A couple of weeks ago I returned to my boyhood home in Atlantic City. Despite the many changes to the city over the years, most of them not for the better, it’s still a magic place for me as long as I stick close to those few touchstones that remain there for me. Memories.
All of this thinking about memories led me straight to Martha Reeves & the Vandellas. After the Supremes, they were Motown’s biggest girl group. Martha wasn’t even part of the group when they got together in 1960 as the Del-Phis. Eventually someone left and Martha joined. She sang lead on their first single for Checker Records, “I’ll Let You Know,” but it went nowhere. The next single, “There He Is (At My Door),” which was recorded for Chess subsidiary Checkmate, and featured original lead singer Gloria Williams, did no better.
Martha left the Del-Phis for what would be a brief solo career. It was during that time that she was discovered while singing in a club by Motown’s Mickey Stevenson who invited her to audition for the label. Everyone knew that Motown’s audition day was Thursday, everyone except Martha. She showed up on a Tuesday. Martha got a job, but not the one she was looking for. She became Stevenson’s secretary. Meanwhile Martha rejoined her old group, now known as the Vels, and they began to sing background vocals for various Motown acts, including Marvin Gaye. The powers that be at Motown were impressed by the way the Vels sang. Mr. Gordy tendered a contract, and a new name, The Vandellas.
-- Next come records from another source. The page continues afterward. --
$ cat src/adcsq_pkg.sv
package adcsq_pkg;
  // Conversion phases in converter clock periods
  localparam int unsigned SAMPLE_PERIODS  = 4;
  localparam int unsigned CONVERT_PERIODS = 12;
  localparam int unsigned RESULT_BITS     = 12;
  localparam int unsigned SEL_BITS        = 3;
  localparam logic [11:0] FULL_SCALE_CODE = 12'hfff;

  // First control register layout: power bit, format bit, channel field
  localparam logic [7:0] CTRL_FIRST_RESET = 8'h00;
  localparam int unsigned POWER_BIT_POS    = 5;
  localparam int unsigned FORMAT_BIT_POS   = 4;
  localparam int unsigned CHAN_LSB_POS     = 0;
  localparam int unsigned CHAN_BITS        = 4;
  localparam logic [3:0] CHAN_FIRST_UNUSED = 4'h4;

  // Reference select codes
  localparam logic [1:0] REF_EXT_A  = 2'h0;
  localparam logic [1:0] REF_SUPPLY = 2'h1;
  localparam logic [1:0] REF_DAC    = 2'h2;
  localparam logic [1:0] REF_EXT_B  = 2'h3;

  typedef enum logic [1:0] {
    ADCSQ_IDLE   = 2'b00,
    ADCSQ_ARMED  = 2'b01,
    ADCSQ_SAMPLE = 2'b10,
    ADCSQ_CONV   = 2'b11
  } adcsq_state_t;

  // Analog routing toward the converter front end; at most one reference select is set
  typedef struct packed {
    logic       supply_ref;
    logic       dac_ref;
    logic       ext_ref;
    logic       ext_path_on;
    logic [3:0] ext_channel;
    logic [2:0] internal_src;
  } adcsq_route_t;

  // Result pair as read by software
  typedef struct packed {
    logic [7:0] result_high;
    logic [7:0] result_low;
  } adcsq_result_t;
endpackage

$ cat src/adcsq_sequencer.sv
`timescale 1ns/1ps
module adcsq_sequencer #(
  parameter int unsigned DIV_SEL_BITS = 3
) (
  input  wire logic                 clk_i,                   // System clock, 20 MHz
  input  wire logic                 rst_n_i,                 // Sync reset, active low
  input  wire logic [7:0]           conv_control_first_i,    // First control register value
  input  wire logic [2:0]           conv_clock_select_i,     // Divider select, fsys/2^n
  input  wire logic [1:0]           reference_select_i,      // Reference source code
  input  wire logic [2:0]           internal_source_select_i,// Internal source code
  input  wire logic                 start_i,                 // Start bit level
  input  wire logic                 global_irq_enable_i,     // Global interrupt enable
  input  wire logic                 conv_irq_enable_i,       // Converter interrupt enable
  input  wire logic                 conv_irq_request_clr_i,  // Software clears request flag
  input  wire logic                 comparator_i,            // Analog compare, 1 = input above DAC
  output logic                      conv_power_o,            // Analog power enable
  output logic                      sample_o,                // Track/hold switch closed
  output logic [11:0]               trial_code_o,            // Code driven to the internal DAC
  output adcsq_pkg::adcsq_route_t   route_o,                 // Analog routing selects
  output logic                      conv_busy_flag_o,        // Conversion in progress
  output logic                      conv_irq_request_o,      // Sticky completion flag
  output logic                      irq_o,                   // Completion interrupt
  output adcsq_pkg::adcsq_result_t  result_o                 // Result register pair
);
  if (DIV_SEL_BITS != adcsq_pkg::SEL_BITS) begin : g_chk
    $error("Divider select width must match the register field");
  end

  logic                   power_on;
  logic                   result_format;
  logic [3:0]             chan;
  adcsq_pkg::adcsq_state_t state_ff;
  adcsq_pkg::adcsq_state_t nxt_state;
  logic [6:0]             div_cnt_ff;
  logic                   tick;
  logic [3:0]             phase_cnt_ff;
  logic [3:0]             bit_idx_ff;
  logic [11:0]            sar_ff;
  logic                   start_d_ff;
  logic                   start_rise;
  logic                   start_fall;
  logic                   done;
  logic                   irq_req_ff;
  logic [11:0]            res_ff;
  logic                   fmt_ff;

  // Field decode of the first control register
  assign power_on      = conv_control_first_i[adcsq_pkg::POWER_BIT_POS];
  assign result_format = conv_control_first_i[adcsq_pkg::FORMAT_BIT_POS];
  assign chan = conv_control_first_i[adcsq_pkg::CHAN_LSB_POS +: adcsq_pkg::CHAN_BITS];

  // Power follows the enable bit only; no sequencing can keep it on
  assign conv_power_o = power_on;

  // Routing; the external path is on only for channel codes below the unused range
  always_comb begin
    route_o              = '0;
    route_o.supply_ref   = power_on && (reference_select_i == adcsq_pkg::REF_SUPPLY);
    route_o.dac_ref      = power_on && (reference_select_i == adcsq_pkg::REF_DAC);
    route_o.ext_ref      = power_on && ((reference_select_i == adcsq_pkg::REF_EXT_A) ||
                                        (reference_select_i == adcsq_pkg::REF_EXT_B));
    route_o.ext_path_on  = power_on && (chan < adcsq_pkg::CHAN_FIRST_UNUSED);
    route_o.ext_channel  = chan;
    route_o.internal_src = power_on ? internal_source_select_i : 3'h0;
  end

  // Start bit edges; start comes from the CPU on the same clock
  always_ff @(posedge clk_i) begin
    if (!rst_n_i) begin
      start_d_ff <= 1'b0;
    end else begin
      start_d_ff <= start_i;
    end
  end
  assign start_rise = start_i && !start_d_ff;
  assign start_fall = !start_i && start_d_ff;

  // Converter clock divider, restarted with each conversion so phases align
  always_ff @(posedge clk_i) begin
    if (!rst_n_i || state_ff == adcsq_pkg::ADCSQ_IDLE || state_ff == adcsq_pkg::ADCSQ_ARMED) begin
      div_cnt_ff <= 7'h00;
    end else begin
      div_cnt_ff <= tick ? 7'h00 : div_cnt_ff + 7'h01;
    end
  end
  assign tick = (div_cnt_ff == 7'((8'h01 << conv_clock_select_i) - 8'h01));

  // Sequencer; runs without any help from software once started
  always_comb begin
    nxt_state = state_ff;
    unique case (state_ff)
      adcsq_pkg::ADCSQ_IDLE:   if (power_on && start_i) nxt_state = adcsq_pkg::ADCSQ_ARMED;
      adcsq_pkg::ADCSQ_ARMED:  if (start_fall) nxt_state = adcsq_pkg::ADCSQ_SAMPLE;
      adcsq_pkg::ADCSQ_SAMPLE: if (tick && phase_cnt_ff == 4'(adcsq_pkg::SAMPLE_PERIODS - 1))
                                 nxt_state = adcsq_pkg::ADCSQ_CONV;
      adcsq_pkg::ADCSQ_CONV:   if (done) nxt_state = adcsq_pkg::ADCSQ_IDLE;
    endcase
    if (start_rise) nxt_state = adcsq_pkg::ADCSQ_ARMED;
    if (!power_on) nxt_state = adcsq_pkg::ADCSQ_IDLE;
  end
  assign done = (state_ff == adcsq_pkg::ADCSQ_CONV) && tick &&
                (phase_cnt_ff == 4'(adcsq_pkg::CONVERT_PERIODS - 1)) && !start_rise && power_on;

  always_ff @(posedge clk_i) begin
    if (!rst_n_i) begin
      state_ff <= adcsq_pkg::ADCSQ_IDLE;
    end else begin
      state_ff <= nxt_state;
    end
  end

  // Phase counter counts converter clock periods inside each phase
  always_ff @(posedge clk_i) begin
    if (!rst_n_i || nxt_state != state_ff) begin
      phase_cnt_ff <= 4'h0;
    end else if (tick) begin
      phase_cnt_ff <= phase_cnt_ff + 4'h1;
    end
  end

  // Successive approximation, MSB first, one bit per converter period
  always_ff @(posedge clk_i) begin
    if (!rst_n_i || state_ff != adcsq_pkg::ADCSQ_CONV) begin
      sar_ff     <= 12'h800;
      bit_idx_ff <= 4'hb;
    end else if (tick) begin
      sar_ff[bit_idx_ff] <= comparator_i;
      if (bit_idx_ff != 4'h0) begin
        sar_ff[bit_idx_ff - 4'h1] <= 1'b1;
        bit_idx_ff <= bit_idx_ff - 4'h1;
      end
    end
  end
  assign trial_code_o = sar_ff;
  assign sample_o     = (state_ff == adcsq_pkg::ADCSQ_SAMPLE);

  // Result capture; full scale leaves every trial bit set, giving all ones
  always_ff @(posedge clk_i) begin
    if (!rst_n_i) begin
      res_ff <= 12'h000;
      fmt_ff <= 1'b0;
    end else if (done) begin
      res_ff <= {sar_ff[11:1], comparator_i};
      fmt_ff <= result_format;
    end
  end

  // Format bit chooses left or right alignment across the pair
  always_comb begin
    if (fmt_ff) begin
      result_o = {4'h0, res_ff};
    end else begin
      result_o = {res_ff, 4'h0};
    end
  end

  // Busy covers the armed phase too, so a poll never sees stale done
  assign conv_busy_flag_o = (state_ff != adcsq_pkg::ADCSQ_IDLE);

  // Request flag; a completion in the clearing cycle wins
  always_ff @(posedge clk_i) begin
    if (!rst_n_i) begin
      irq_req_ff <= 1'b0;
    end else if (done) begin
      irq_req_ff <= 1'b1;
    end else if (conv_irq_request_clr_i) begin
      irq_req_ff <= 1'b0;
    end
  end
  assign conv_irq_request_o = irq_req_ff;
  assign irq_o = irq_req_ff && global_irq_enable_i && conv_irq_enable_i;

  // Checks; the phase length checks hold for divider select 0 only and stand down while start is high or power is off,
  // since an abort or a divider change legally cuts a phase short
  busy_fall_flag_a: assert property (@(posedge clk_i) disable iff (!rst_n_i)
    $fell(conv_busy_flag_o) && power_on && !$past(start_rise) |-> irq_req_ff)
    else $error("Busy fell without request flag");
  power_off_idle_a: assert property (@(posedge clk_i) disable iff (!rst_n_i)
    !power_on |=> !conv_busy_flag_o)
    else $error("Busy while powered down");
  power_dark_a: assert property (@(posedge clk_i) disable iff (!rst_n_i)
    !conv_power_o |-> route_o.internal_src == 3'h0 && !route_o.ext_path_on &&
      !route_o.supply_ref && !route_o.dac_ref && !route_o.ext_ref)
    else $error("Analog routing live while powered down");
  irq_gate_a: assert property (@(posedge clk_i) disable iff (!rst_n_i)
    irq_o |-> global_irq_enable_i && conv_irq_enable_i && conv_irq_request_o)
    else $error("Interrupt without both enables");
  start_arms_a: assert property (@(posedge clk_i) disable iff (!rst_n_i)
    start_rise && power_on |=> state_ff == adcsq_pkg::ADCSQ_ARMED)
    else $error("Start rise did not rearm");
  fall_starts_a: assert property (@(posedge clk_i) disable iff (!rst_n_i)
    state_ff == adcsq_pkg::ADCSQ_ARMED && start_fall && power_on
      |=> state_ff == adcsq_pkg::ADCSQ_SAMPLE)
    else $error("Falling start did not begin sampling");
  sample_len_a: assert property (@(posedge clk_i)
    disable iff (!rst_n_i || start_i || !power_on || conv_clock_select_i != 3'h0)
    $rose(sample_o) |-> sample_o [*4] ##1 state_ff == adcsq_pkg::ADCSQ_CONV)
    else $error("Sampling not four periods");
  conv_len_a: assert property (@(posedge clk_i)
    disable iff (!rst_n_i || start_i || !power_on || conv_clock_select_i != 3'h0)
    $rose(state_ff == adcsq_pkg::ADCSQ_CONV)
      |-> ##11 conv_busy_flag_o ##1 !conv_busy_flag_o)
    else $error("Conversion not twelve periods");
  busy_during_a: assert property (@(posedge clk_i) disable iff (!rst_n_i)
    sample_o |-> conv_busy_flag_o)
    else $error("Not busy while sampling");
  full_scale_a: assert property (@(posedge clk_i) disable iff (!rst_n_i)
    done && sar_ff[11:1] == 11'h7ff && comparator_i
      |=> res_ff == adcsq_pkg::FULL_SCALE_CODE)
    else $error("Full scale not all ones");
  cov_done_c: cover property (@(posedge clk_i) disable iff (!rst_n_i) done);
  cov_abort_c: cover property (@(posedge clk_i) disable iff (!rst_n_i)
    state_ff == adcsq_pkg::ADCSQ_CONV && start_rise);
  cov_irq_c: cover property (@(posedge clk_i) disable iff (!rst_n_i) $rose(irq_o));
  cov_off_c: cover property (@(posedge clk_i) disable iff (!rst_n_i)
    sample_o && !power_on);
endmodule

$ cat config.mk
export PLATFORM = sky130hd
export DESIGN_NAME = adcsq_sequencer
export DESIGN_NICKNAME = d
export VERILOG_FILES = /design/src/adcsq_pkg.sv /design/src/adcsq_sequencer.sv
export SDC_FILE = /design/constraint.sdc
export NUM_CORES = 1
export LEC_CHECK = 0
export BUFFER_PORTS_ARGS = -buffer_cell sky130_fd_sc_hd__buf_4
export CAP_MARGIN = 20
export CORE_AREA = 2 2 87 89
export DETAILED_ROUTE_END_ITERATION = 7
export DIE_AREA = 0 0 89 91
export GPL_TIMING_DRIVEN = 0
export SYNTH_ARGS = -nofsm -noshare
export SYNTH_HDL_FRONTEND = slang
export SYNTH_SLANG_ARGS = --single-unit
$ cat constraint.sdc
create_clock -name clk_i -period 3.11 [get_ports clk_i]
set_clock_uncertainty 0.2 [all_clocks]
set_input_delay 0.311 -clock clk_i [delete_from_list [all_inputs] [get_ports clk_i]]
set_output_delay 0.311 -clock clk_i [all_outputs]
set_load 0.02 [all_outputs]
# ---- Word level (Yosys, flattened, before mapping)
# Index checks and enable logic that the tools add are counted.
dict set report word_totals {
  in_bits 23
  latch_bits 0
  reg_bits 44
  mem_bits_ro 0
  ram_bits 0
  n_memories 0
}
dict set report classes {
  multipliers 0
  div 0
  add_sub_neg 4
  bitwise 1
  n_eq_ne 11
  n_shift 1
  n_reduce_logical 32
  mux 17
  n_lt_le_gt_ge 5
}
# operator n
set op_table {}
lappend op_table {{$logic_and 1x1->1} 16}
lappend op_table {{$mux 16} 1}
lappend op_table {{$bwmux 12} 1}
lappend op_table {{$mux 12} 1}
lappend op_table {{$mux 2} 6}
lappend op_table {{$or 12x12->12} 1}
lappend op_table {{$lt 4x5->1 const B} 2}
lappend op_table {{$demux 1 s4} 2}
lappend op_table {{$eq 2x2->1 const B} 4}
lappend op_table {{$ge 4x1->1 const B} 2}
lappend op_table {{$pmux 2 s4} 1}
lappend op_table {{$add 7x1->7 const B} 1}
lappend op_table {{$eq 7x7->1} 1}
lappend op_table {{$shl 1x3->7 const A} 1}
lappend op_table {{$sub 7x1->7 const B} 1}
lappend op_table {{$logic_or 1x1->1} 5}
lappend op_table {{$add 4x1->4 const B} 1}
lappend op_table {{$eq 2x1->1 const B} 2}
lappend op_table {{$eq 4x2->1 const B} 1}
lappend op_table {{$eq 4x4->1 const B} 1}
lappend op_table {{$logic_not 1->1} 4}
lappend op_table {{$logic_not 2->1} 2}
lappend op_table {{$lt 4x3->1 const B} 1}
lappend op_table {{$mux 1} 4}
lappend op_table {{other kinds (8)} 9}

# ---- Depth between registers and ports, before layout
# Gate-level depths: netlist of the first run.
dict set report logic_depth {
  depth_word 13
  ltp_mapped 9
  mapped_depth_nobuf 7
}

# ---- Worst setup path after synthesis of the first run
# No wires, ideal clock.
dict set report synth_path {
  kind {input port to flip-flop}
  startpoint {input port conv_clock_select_i[2]}
  endpoint {register sar_ff[9] (netlist: trial_code_o[9])}
  t_arrival_ps 1733
  stages 7
  n_path_buf 2
  t_required_ps 2793
  slack_ps 1059
  cell_sequence {buf_2 > nor3_1 > o21ai_0 > a32oi_2 > buf_4 > nand4_1 > a32o_1}
}
dict set report synth_between {
  elab_chain_cells 3
}
# element line
set synth_rtl {}
lappend synth_rtl {{start: declaration} adcsq_sequencer.sv:8} ;# input wire logic [2:0] conv_clock_select_i,
lappend synth_rtl {{$shl 1x3->7} adcsq_sequencer.sv:86} ;# assign tick = (div_cnt_ff == 7'((8'h01 << conv_clock_select_i) - 8'h01));
lappend synth_rtl {{$sub 7x1->7} adcsq_sequencer.sv:86}
lappend synth_rtl {{$eq 7x7->1} adcsq_sequencer.sv:86}
lappend synth_rtl {{end signal: indexed assignment} adcsq_sequencer.sv:127} ;# sar_ff[bit_idx_ff] <= comparator_i;
lappend synth_rtl {{end: declaration} adcsq_sequencer.sv:38} ;# logic [11:0] sar_ff;
# No other way between the ends.
# A chain may end at the register's enable or synchronous reset.

# ---- Worst setup path after layout of the first run
dict set report layout_path {
  startpoint {register bit_idx_ff[0]}
  endpoint {register sar_ff[2] (netlist: trial_code_o[2])}
}
dict set report layout_between {
  elab_chain_cells 7
  word_cells_on_any_way 15
  classes_between {add/sub (1); order compare (4); mux (6); bitwise (1); reduce/logical (3)}
}
# element line
set layout_rtl {}
lappend layout_rtl {{start: declaration} adcsq_sequencer.sv:37} ;# logic [3:0] bit_idx_ff;
lappend layout_rtl {{start signal: assignment} adcsq_sequencer.sv:130} ;# bit_idx_ff <= bit_idx_ff - 4'h1;
lappend layout_rtl {{$sub 4x1->4 (tied with other cells)} adcsq_sequencer.sv:129} ;# sar_ff[bit_idx_ff - 4'h1] <= 1'b1;
lappend layout_rtl {{$lt 4x5->1 (implied by the code) (tied with other cells)} adcsq_sequencer.sv:129}
lappend layout_rtl {{$logic_and 1x1->1 (implied by the code) or $mux 1 (tied branches)} {adcsq_sequencer.sv:129, adcsq_sequencer.sv:127}}
lappend layout_rtl {{$mux 1 (implied by the code) or $demux 1 s4 (tied branches)} {adcsq_sequencer.sv:129, adcsq_sequencer.sv:127}}
lappend layout_rtl {{$demux 1 s4 or $bwmux 12 (tied branches)} {adcsq_sequencer.sv:129, adcsq_sequencer.sv:127}}
lappend layout_rtl {{$or 12x12->12 (no line)} n/a}
lappend layout_rtl {{$mux 12 *} adcsq_sequencer.sv:128} ;# if (bit_idx_ff != 4'h0) begin
# Mark *: on every way between the ends. The rest lies on a longest branch, timed or not.

==> results of run 1 <==
## flip-flops by register name (all words and copies together) (netlist names)
register and count:
res_ff 12, trial_code_o 12, div_cnt_ff 7, bit_idx_ff 4, phase_cnt_ff 4, state_ff 2, conv_irq_request_o 1, fmt_ff 1
start_d_ff 1
## kinds of logic (layout without fill, tap and decap cells)
logic type | count (synthesis) | in the layout | synth area share
compound gates | 76 | 76 | 0.2187
mux | 23 | 23 | 0.08562
simple gates | 139 | 139 | 0.2556
flops | 44 | 44 | 0.3123
xor+xnor | 5 | 5 | 0.01553
buf+inv | 38 | 107 | 0.06344
fa+ha+maj | 11 | 11 | 0.04880
## final cells by class
cell class                      count  area [um2]  share of cell area
Clock inverter                      2       12.51            0.003584
Clock buffer                        5       68.82             0.01971
Multi-Input combinational cell    254        1760              0.5043
Timing Repair Buffer               62       465.4              0.1333
Inverter                            9       33.78            0.009677
Tap cell                           99       123.9             0.03548
Sequential cell                    44       880.8              0.2523
Buffer                             29       145.1             0.04158
## power by group
part	internal (mW)	switching, mW
clock network	0.153	0.205
registers	0.565	0.00116
logic	0.0494	0.0649
total	0.766	0.271
## per-layer routing
metal | global-route usage | wire length (um) | up-vias
li1 | - | - | 1372
met1 | 0.2651 | 3572 | 1272
met2 | 0.2886 | 3292 | 76
met3 | 0.02909 | 388 | 7
met4 | 0.04602 | 77 | 0
met5 | 0 | 0 | -
## per-stage QoR
step	worst slack, ps	cell area [um2]	cells	utilization	power [mW]
floorplan	1059	2820	336	-	0.6427
global placement	692.4	3410	497	0.4777	0.6923
detailed placement	664.7	3410	497	0.4777	0.6932
CTS	649.6	3491	504	0.4891	1.050
global route	304.7	3491	504	0.4891	1.078
finish	616.4	3491	504	0.4891	1.037
## worst min path at each step
stage / from / to / slack (ps) / cells after the start
after floorplan: start_i / start_d_ff / 230 / 1
after global placement: res_ff[11] / res_ff[11] / 250 / 2
after detailed placement: res_ff[0] / res_ff[0] / 260 / 2
after CTS: start_i / start_d_ff / 60 / 2
after global routing: start_i / start_d_ff / 70 / 2
final: start_i / start_d_ff / 60 / 2
## cells in the final DEF, fill, tap and decap left out, types with 3 or more instances in the layout
master | Yosys | routed
nand2_1 | 52 | 52
o31ai_1 | 5 | 5
xor2_1 | 4 | 4
a32o_1 | 7 | 7
o311ai_1 | 6 | 6
mux2i_1 | 14 | 14
a21oi_1 | 8 | 8
nor2_1 | 13 | 13
clkbuf_1 | 18 | 18
nor2b_1 | 8 | 8
buf_4 | 7 | 69
nand2b_1 | 3 | 3
inv_1 | 9 | 9
nand3_1 | 14 | 14
and2_1 | 15 | 15
mux2_2 | 9 | 9
clkbuf_8 | 0 | 5
a21o_1 | 3 | 3
a221o_1 | 4 | 4
nand4_1 | 9 | 9
ha_1 | 11 | 11
o21ai_0 | 7 | 7
and3_1 | 5 | 5
nor3_1 | 5 | 5
nand3b_1 | 4 | 4
dfxtp_1 | 44 | 44
a32oi_1 | 7 | 7
==> results.cfg, run 1 <==
[run_status]
run_status = finished, final reports clean

[cts]
cts-resized-gates = 0
htreeDepth = 2
cts_sinks = 44
cts_tree = built
ctsHoldBuffers = 0
cts_setup_buffers = 0
clk_latency_ps = 300
cts_buffer_depth = 2
clkTransAtPathRegs_ps = 90
numCtsBuffers = 5
root_buffer = clkbuf_8

[setup_path]
crit_buf_inv = 3
rr_startpoint = bit_idx_ff[0]
worst-path-stages = 8
r2r_cells = 8
cp-startpoint = bit_idx_ff[0]
cpPeakStageDelay_ps = 390
worst-setup-path-type = reg2reg
end_kind = flip-flop
path_max_fanout = 10
crit_path_frequent_cell = clkbuf_1
crit_family = buffers and inverters
r2r_slack_ps = 620
regToRegEndpoint = trial_code_o[2]
crit_required_ps = 3130
start_kind = flip-flop
crit_chain = inv_1 -> ha_1 -> clkbuf_1 -> clkbuf_1 -> mux2i_1 -> o21ai_0 -> a32oi_1 -> o31ai_1
endpoint = trial_code_o[2]
arrival_ps = 2510
cpMaxStageDelayCell = dfxtp_1

[drt]
totalWireLength_um = 7330
first_pass_iters = 4
ant_nets = 0
drt_iter0_drc = 138
remaining_drc_errors = 0
viasPerCell = 5.411
num_vias = 2727
wl_per_cell_um = 14.54

[finish]
antenna_cells = 0
n_fill_cell = 724
nets = 439
drive_above_1_share = 0.2395
area_growth_pct = 23.78

[run]
maxCapViolations = 0

[timing]
slew_viol_final = 0
tightest_slew_ps = 585.9
finalSetupTns_ps = 0
post-route-min-period_ps = 2494
timing.hold.ws_ps = 60.94
setup_viol = 0
rsz0062_at_grt = false
fmax_ghz = 0.4010
post-route-period-util = 0.8018
slew_headroom = 0.6080
finalHoldViolations = 0

[grt]
grt_pass1_wl_um = 12280
grt_overflow = 0
grt_max_degree = 14
first_global_vias = 2551
grt_use_total = 0.1850
antenna_found_initial = 0

[placed_design]
hpwl_um = 5391
gp_congestion = 0.9083
portBuffers = 62

[synth]
netlist_instances = 336
synth_common_cells = 52 x nand2_1, 44 x dfxtp_1, 18 x clkbuf_1
yosysMostFrequentCell = nand2_1
avgSynthCellArea_um2 = 8.393
yosysTopAreaCell = dfxtp_1
yosys_warnings = 0
ys_ff_latch = 44
netlist_top_cells_area = dfxtp_1 31%, nand2_1 6.9%, mux2i_1 5.0%
syn-num-nets = 370
synth_edf_count = 0
synth.top_cell.area_share = 0.3123
yosys_most_used_dff = dfxtp_1
syn_area_mm2 = 0.002820
yosysSeqAreaShare = 0.3123
ys_async_sr_fraction = 0
yosysUniqueCellTypes = 61

[floorplanning]
rows = 31
die_h_um = 91
start_util = 0.3952
core-area_mm2 = 0.007137
die_area_mm2 = 0.008099
ios = 67
die_w_um = 89

[power]
leakagePower_nw = 1.453
vdd.ir_drop.worst_uv = 189.5
p_per_area_mw_per_mm2 = 297.1

[worst_hold_path]
worst_hold_path_type = in2reg
(Power assumes the default switching activity.)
It didn’t take Martha & the Vandellas long to find success. Their second single for the Motown imprint Gordy was a substantial hit. “Come and Get These Memories” was written and produced by Holland-Dozier-Holland and reached #29 on the Billboard Hot 100, and #6 on the R&B chart. It was just the beginning of a string of smash singles for the group. Hits like “(Love Is Like A) Heatwave,” (their first million seller), “Quicksand,” “Dancing In the Streets,” “Nowhere To Run,” and “Jimmy Mack” followed. Martha & the Vandellas became a popular live act, and made television appearances on the Ed Sullivan Show, the Mike Douglas Show, American Bandstand, and Shindig!
Things got tougher when Mickey Stevenson left Motown in 1967, and Holland-Dozier-Holland left the following year. The Vandellas still had hits, albeit lesser ones, with “Love Bug Leave Me Alone,” and “Honey Chile.” It was then that Gordy turned his focus to the Supremes, and Diana Ross’ soon to come solo career. That, along with fighting within the group, eventually led to the end of the Vandellas.
They became Martha Reeves & the Vandellas just as the Supremes had become Diana Ross & the Supremes, and the Miracles had become Smokey Robinson & the Miracles. The name change didn’t halt the downward slide for the Vandellas however. In 1972, Martha went solo just like Ross and Robinson did. Martha & the Vandellas were done, leaving a trail of classic Motown soul in their wake.